One of the best approaches to digging into the topic is the Golden Circle rule: what, How, and Why. Before we jump into the usual way of learning DNS, we need to know why we even need it in the first place.

We may be aware that computers or electronic devices communicate in binary form, this addresses the use of IP addresses to distinguish computers in a network consisting of various computers. The Internet is a simple group of computer networks integrated with various routing protocols and computers to facilitate communication between end users. Let’s skip the different routing protocols, network architecture, and other relevant details of networks for now.

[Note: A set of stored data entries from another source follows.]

[config.mk]
export PLATFORM = sky130hd
export DESIGN_NAME = claw_game_sequencer
export DESIGN_NICKNAME = d
export VERILOG_FILES = /design/src/rtl/claw_pkg.sv /design/src/rtl/claw_credit_ctr.sv /design/src/rtl/claw_game_sequencer.sv
export SDC_FILE = /design/constraint.sdc
export NUM_CORES = 1
export LEC_CHECK = 0
export CORE_AREA = 2 2 54 56
export CTS_BUF_LIST = sky130_fd_sc_hd__clkbuf_8
export DETAILED_ROUTE_END_ITERATION = 16
export DIE_AREA = 0 0 56 58
export GPL_TIMING_DRIVEN = 0
export PLACE_DENSITY = 0.89
export SLEW_MARGIN = 20
export SYNTH_ARGS = -nofsm -noshare
export SYNTH_HDL_FRONTEND = slang
export SYNTH_HIERARCHICAL = 1
export SYNTH_SLANG_ARGS = --single-unit
[constraint.sdc]
create_clock -name clk -period 3.08 [get_ports clk]
set_input_delay 0.77 -clock clk [delete_from_list [all_inputs] [get_ports clk]]
set_output_delay 0.77 -clock clk [all_outputs]
set_load 0.01 [all_outputs]
--- src/rtl/core_bus_master_if.sv ---
// -----------------------------------------------------------------------------
// core_bus_master_if
// Avalon-MM master/slave bundle used by core_bus_master.
//   address       byte address (master -> slave)
//   read / write  command strobes (master -> slave)
//   writedata     write data (master -> slave)
//   byteenable    byte lane enables (master -> slave)
//   waitrequest   slave stall; command accepted when low (slave -> master)
//   readdata      read data (slave -> master)
//   readdatavalid readdata qualifier (slave -> master)
//   response      2'b00 = OK, anything else is an error (slave -> master)
// -----------------------------------------------------------------------------
interface core_bus_master_if;
    logic [31:0] address;
    logic        read;
    logic        write;
    logic [31:0] writedata;
    logic [3:0]  byteenable;
    logic        waitrequest;
    logic [31:0] readdata;
    logic        readdatavalid;
    logic [1:0]  response;

    modport master (
        output address, read, write, writedata, byteenable,
        input  waitrequest, readdata, readdatavalid, response
    );

    modport slave (
        input  address, read, write, writedata, byteenable,
        output waitrequest, readdata, readdatavalid, response
    );
endinterface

Let’s consider a scenario where there are multiple networks that can communicate with each other, as illustrated in the below diagram. So, when a user tries to communicate with another user via an electronic device on the network, if they know the IP address of each other, they can communicate with ease, but what if they need to communicate with different users that reside on different networks?

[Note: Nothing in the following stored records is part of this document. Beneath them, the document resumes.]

## src/rtl/alu_pkg.sv

```systemverilog
// Shared definitions for the ALU execute stage: opcodes, flag bit positions, FSM states.
// The iterative multiplier is only built when ALU_MUL_EN is defined.
package alu_pkg;

    localparam logic [3:0] OpAdd = 4'd0;
    localparam logic [3:0] OpSub = 4'd1;
    localparam logic [3:0] OpCmp = 4'd2;
    localparam logic [3:0] OpAnd = 4'd3;
    localparam logic [3:0] OpOr  = 4'd4;
    localparam logic [3:0] OpXor = 4'd5;
    localparam logic [3:0] OpMov = 4'd6;
    localparam logic [3:0] OpLsh = 4'd7;
    localparam logic [3:0] OpMul = 4'd8;

    localparam int unsigned FlagC = 4;
    localparam int unsigned FlagL = 3;
    localparam int unsigned FlagF = 2;
    localparam int unsigned FlagZ = 1;
    localparam int unsigned FlagN = 0;

    typedef enum logic {
        StIdle,
        StMulRun
    } state_t;

    // Single-cycle opcodes that produce a register write-back.
    function automatic logic writes_back(logic [3:0] op);
        return (op == OpAdd) || (op == OpSub) || (op == OpAnd) || (op == OpOr) ||
               (op == OpXor) || (op == OpMov) || (op == OpLsh);
    endfunction

endpackage

```

## src/rtl/alu_exec_stage_mul_iter.sv

```systemverilog
// Shift-add multiplier: latches operands on start, one iteration per clock, done on the last.
// product is valid combinationally during the cycle done is high (low WIDTH bits only).
module alu_mul_iter #(
    parameter int unsigned WIDTH      = 16,
    parameter int unsigned MUL_CYCLES = 16
) (
    input  logic             clk,
    input  logic             rst,
    input  logic             start,
    input  logic [WIDTH-1:0] a,
    input  logic [WIDTH-1:0] b,
    output logic             done,
    output logic [WIDTH-1:0] product
);

    localparam int unsigned CntW = (MUL_CYCLES > 1) ? $clog2(MUL_CYCLES) : 1;

    logic             running_q;
    logic [CntW-1:0]  count_q;
    logic [WIDTH-1:0] acc_q;
    logic [WIDTH-1:0] mcand_q;
    logic [WIDTH-1:0] mplier_q;
    logic [WIDTH-1:0] acc_step;

    always_comb begin
        acc_step = mplier_q[0] ? (acc_q + mcand_q) : acc_q;
        product  = acc_step;
        done     = running_q && (count_q == CntW'(MUL_CYCLES - 1));
    end

    always_ff @(posedge clk) begin
        if (rst) begin
            running_q <= 1'b0;
            count_q   <= '0;
            acc_q     <= '0;
            mcand_q   <= '0;
            mplier_q  <= '0;
        end else if (start) begin
            running_q <= 1'b1;
            count_q   <= '0;
            acc_q     <= '0;
            mcand_q   <= a;
            mplier_q  <= b;
        end else if (running_q) begin
            acc_q    <= acc_step;
            mcand_q  <= mcand_q << 1;
            mplier_q <= mplier_q >> 1;
            if (done) begin
                running_q <= 1'b0;
                count_q   <= '0;
            end else begin
                count_q <= count_q + 1'b1;
            end
        end
    end

endmodule

```

## src/rtl/alu_exec_stage.sv

```systemverilog
// Execute stage: registered ALU result, one-cycle write-back strobe and flags {C,L,F,Z,N}.
// Define ALU_MUL_EN to build the 16-cycle iterative multiply (opcode 8); otherwise it is a NOP.
module alu_exec_stage
    import alu_pkg::*;
#(
    parameter int unsigned WIDTH      = 16,
    parameter int unsigned SEL_W      = 4,
    parameter int unsigned MUL_CYCLES = 16
) (
    input  logic             Clock,
    input  logic             Reset,
    input  logic             InValid,
    output logic             InReady,
    input  logic [3:0]       Opcode,
    input  logic [WIDTH-1:0] A,
    input  logic [WIDTH-1:0] B,
    input  logic [SEL_W-1:0] DestSel,
    output logic [WIDTH-1:0] Result,
    output logic [SEL_W-1:0] WriteBackSelect,
    output logic             WriteBackEnable,
    output logic [4:0]       Flags,
    output logic             Busy
);

    if (MUL_CYCLES != WIDTH) begin : gen_cfg_check
        $error("alu_exec_stage: MUL_CYCLES must equal WIDTH");
    end

    logic [WIDTH:0]   add_ext;
    logic [WIDTH:0]   sub_ext;
    logic [WIDTH-1:0] alu_res;
    logic [4:0]       alu_flags;

    always_comb begin
        add_ext   = {1'b0, A} + {1'b0, B};
        sub_ext   = {1'b0, A} - {1'b0, B};
        alu_res   = Result;
        alu_flags = Flags;
        unique case (Opcode)
            OpAdd: begin
                alu_res          = add_ext[WIDTH-1:0];
                alu_flags[FlagC] = add_ext[WIDTH];
                alu_flags[FlagF] = (A[WIDTH-1] == B[WIDTH-1]) && (alu_res[WIDTH-1] != A[WIDTH-1]);
                alu_flags[FlagN] = alu_res[WIDTH-1];
            end
            OpSub: begin
                // Top bit of the zero-extended difference is the unsigned borrow.
                alu_res          = sub_ext[WIDTH-1:0];
                alu_flags[FlagC] = sub_ext[WIDTH];
                alu_flags[FlagF] = (A[WIDTH-1] != B[WIDTH-1]) && (alu_res[WIDTH-1] != A[WIDTH-1]);
                alu_flags[FlagN] = alu_res[WIDTH-1];
            end
            OpCmp: begin
                alu_flags[FlagZ] = (A == B);
                alu_flags[FlagL] = (A < B);
                alu_flags[FlagN] = ($signed(A) < $signed(B));
            end
            OpAnd: alu_res = A & B;
            OpOr:  alu_res = A | B;
            OpXor: alu_res = A ^ B;
            OpMov: alu_res = B;
            OpLsh: alu_res = B[4] ? (A >> B[3:0]) : (A << B[3:0]);
            default: ;
        endcase
        if (writes_back(Opcode)) begin
            alu_flags[FlagZ] = (alu_res == '0);
        end
    end

`ifdef ALU_MUL_EN
    state_t           state_q;
    logic [SEL_W-1:0] mul_dest_q;
    logic             mul_start;
    logic             mul_done;
    logic [WIDTH-1:0] mul_product;

    assign InReady   = (state_q == StIdle);
    assign Busy      = (state_q == StMulRun);
    assign mul_start = (state_q == StIdle) && InValid && (Opcode == OpMul);

    alu_mul_iter #(
        .WIDTH      (WIDTH),
        .MUL_CYCLES (MUL_CYCLES)
    ) u_mul (
        .clk     (Clock),
        .rst     (Reset),
        .start   (mul_start),
        .a       (A),
        .b       (B),
        .done    (mul_done),
        .product (mul_product)
    );
`else
    assign InReady = 1'b1;
    assign Busy    = 1'b0;
`endif

    always_ff @(posedge Clock) begin
        if (Reset) begin
`ifdef ALU_MUL_EN
            state_q    <= StIdle;
            mul_dest_q <= '0;
`endif
            Result          <= '0;
            WriteBackSelect <= '0;
            WriteBackEnable <= 1'b0;
            Flags           <= '0;
        end else begin
            WriteBackEnable <= 1'b0;
`ifdef ALU_MUL_EN
            if (state_q == StMulRun) begin
                if (mul_done) begin
                    Result           <= mul_product;
                    WriteBackSelect  <= mul_dest_q;
                    WriteBackEnable  <= 1'b1;
                    Flags[FlagZ]     <= (mul_product == '0);
                    state_q          <= StIdle;
                end
            end else if (InValid && (Opcode == OpMul)) begin
                state_q    <= StMulRun;
                mul_dest_q <= DestSel;
            end else
`endif
            if (InValid) begin
                Flags <= alu_flags;
                if (writes_back(Opcode)) begin
                    Result          <= alu_res;
                    WriteBackSelect <= DestSel;
                    WriteBackEnable <= 1'b1;
                end
            end
        end
    end

endmodule
```

## config.mk

```make
export PLATFORM = sky130hd
export DESIGN_NAME = alu_exec_stage
export DESIGN_NICKNAME = d
export VERILOG_FILES = /design/src/rtl/alu_pkg.sv /design/src/rtl/alu_exec_stage_mul_iter.sv /design/src/rtl/alu_exec_stage.sv
export SDC_FILE = /design/constraint.sdc
export NUM_CORES = 1
export LEC_CHECK = 0
export ABC_AREA = 0
export CELL_PAD_IN_SITES_DETAIL_PLACEMENT = 0
export CELL_PAD_IN_SITES_GLOBAL_PLACEMENT = 2
export CORE_MARGIN = 2
export CORE_UTILIZATION = 36
export DETAILED_ROUTE_END_ITERATION = 7
export PLACE_DENSITY_LB_ADDON = 0.05
export SLEW_MARGIN = 10
export SYNTH_ARGS = -nofsm -noshare
export SYNTH_HDL_FRONTEND = slang
export SYNTH_SLANG_ARGS = --single-unit
```

## constraint.sdc

```tcl
create_clock -name Clock -period 8.8 [get_ports Clock]
set_clock_uncertainty 0.2 [all_clocks]
set_input_delay 2.64 -clock Clock [delete_from_list [all_inputs] [get_ports Clock]]
set_output_delay 2.64 -clock Clock [all_outputs]
set_load 0.1 [all_outputs]
```

* Word level (Yosys, flattened, before mapping)
Index checks and enable logic that the tools add are counted.
** Word-level totals
- Register bits after elaboration :: 26
- Bits of input ports :: 43
- Output and inout port bits :: 28
- Logic and storage cells :: 56
** Cells by class
- Add/subtract/negate cells :: 2
- $lt $le $gt $ge :: 2
- Eq/ne operators :: 12
- Shift-type cells :: 2
- Mux-type cells :: 8
- Bitwise logic cells :: 4
- Reduce and logical (&&, ||, !) cells :: 19
** Operator list (number)
- $pmux 16 s7 :: 1
- $lt 16x16->1 :: 2
- $add 16x16->17 :: 1
- $sub 16x16->17 :: 1
- $and 16x16->16 :: 1
- $eq 16x16->1 :: 1
- $eq 4x3->1 const B :: 4
- $logic_not 16->1 :: 1
- $mux 16 :: 1
- $or 16x16->16 :: 1
- $shl 16x4->16 :: 1
- $shr 16x4->16 :: 1
- $xor 16x16->16 :: 1
- $reduce_and 2->1 :: 5
- $eq 4x2->1 const B :: 2
- $logic_or 1x1->1 :: 6
- $eq 4x1->1 const B :: 1
- $logic_not 4->1 :: 1
- $pmux 1 s2 :: 2
- $reduce_bool 2->1 :: 2
- $mux 1 :: 3
- $ne 1x1->1 :: 3
- $pmux 1 s3 :: 1
- $reduce_bool 3->1 :: 1
- 4 further kinds :: 5

* Logic depth before layout (Yosys ltp)
- Word-level depth :: 9
- Depth in mapped cells :: 14
- Gate-level depth less buffers :: 13

* Worst setup path after synthesis
OpenSTA, ideal clock, no wires.
- Path kind :: input to register
- From :: input port B[1]
- To :: register Flags[1]
- Setup time :: 0.060 ns
- Arrival :: 5.616 ns
- Required time :: 8.540 ns
- Setup slack :: 2.924 ns
- Stages :: 13
- Buffers on the path :: 2
- Cell sequence :: buf_2 inv_2 buf_2 ha_1 o21bai_1 nand3_2 and2_1 o31a_1 a221oi_1 o221ai_1 or4_1 o41ai_2 a41o_1
** On the way
- Word-level cells in the longest chain between the ends :: 5
- Elaborated cells on any way between the ends :: 13
- Those cells by class :: add/sub (2); eq/ne (1); shift (2); mux (4); bitwise (3); reduce/logical (1)
** Ends and longest elaborated chain
- start, declared :: line alu_exec_stage.sv:16 : input logic [WIDTH-1:0] B,
- branches (longest 4 deep; another with $sub 16x16->17)
- $mux 1 * :: line alu_exec_stage.sv:65 : if (writes_back(Opcode)) begin
- end signal, assigned :: line alu_exec_stage.sv:125 : Flags <= alu_flags;
- end, declared :: line alu_exec_stage.sv:21 : output logic [4:0] Flags,
Mark *: on every way between the ends. The select of a mux whose other input is x is not followed.
A chain may end at the register's enable or synchronous reset.

* Worst setup path in the final report
- From :: input port B[4]
- To :: register Flags[1]
** On the way
- Word-level cells in the longest chain between the ends :: 4
- Elaborated cells on any way between the ends :: 11
- Those cells by class :: add/sub (2); eq/ne (1); mux (4); bitwise (3); reduce/logical (1)
** Ends and longest elaborated chain
- $sub 16x16->17, or another cell as far along :: line alu_exec_stage.sv:36 : sub_ext = {1'b0, A} - {1'b0, B};
- $pmux 16 s7 :: line alu_exec_stage.sv:39 : unique case (Opcode)
- $logic_not 16->1 :: line alu_exec_stage.sv:66 : alu_flags[FlagZ] = (alu_res == '0);
- $mux 1 * :: line alu_exec_stage.sv:65
Every way passes the cells marked *; elsewhere a longest branch is shown, timed or not. The select of a mux whose other input is x is not followed.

This can end up being a tedious job to remember and manually type the ip address of each user with whom they want to communicate. Also, one needs to know the IP address of the intended user to be able to communicate with them and even if they, it would be very difficult to manage those records by an individual. This really obscures the actual usage of the internet instead of ease of use, and it brings several challenges for the user in terms of communication. The proliferation of computers network will exhaust the trivial option to establish communication between the users, and a new solution — DNS was proposed.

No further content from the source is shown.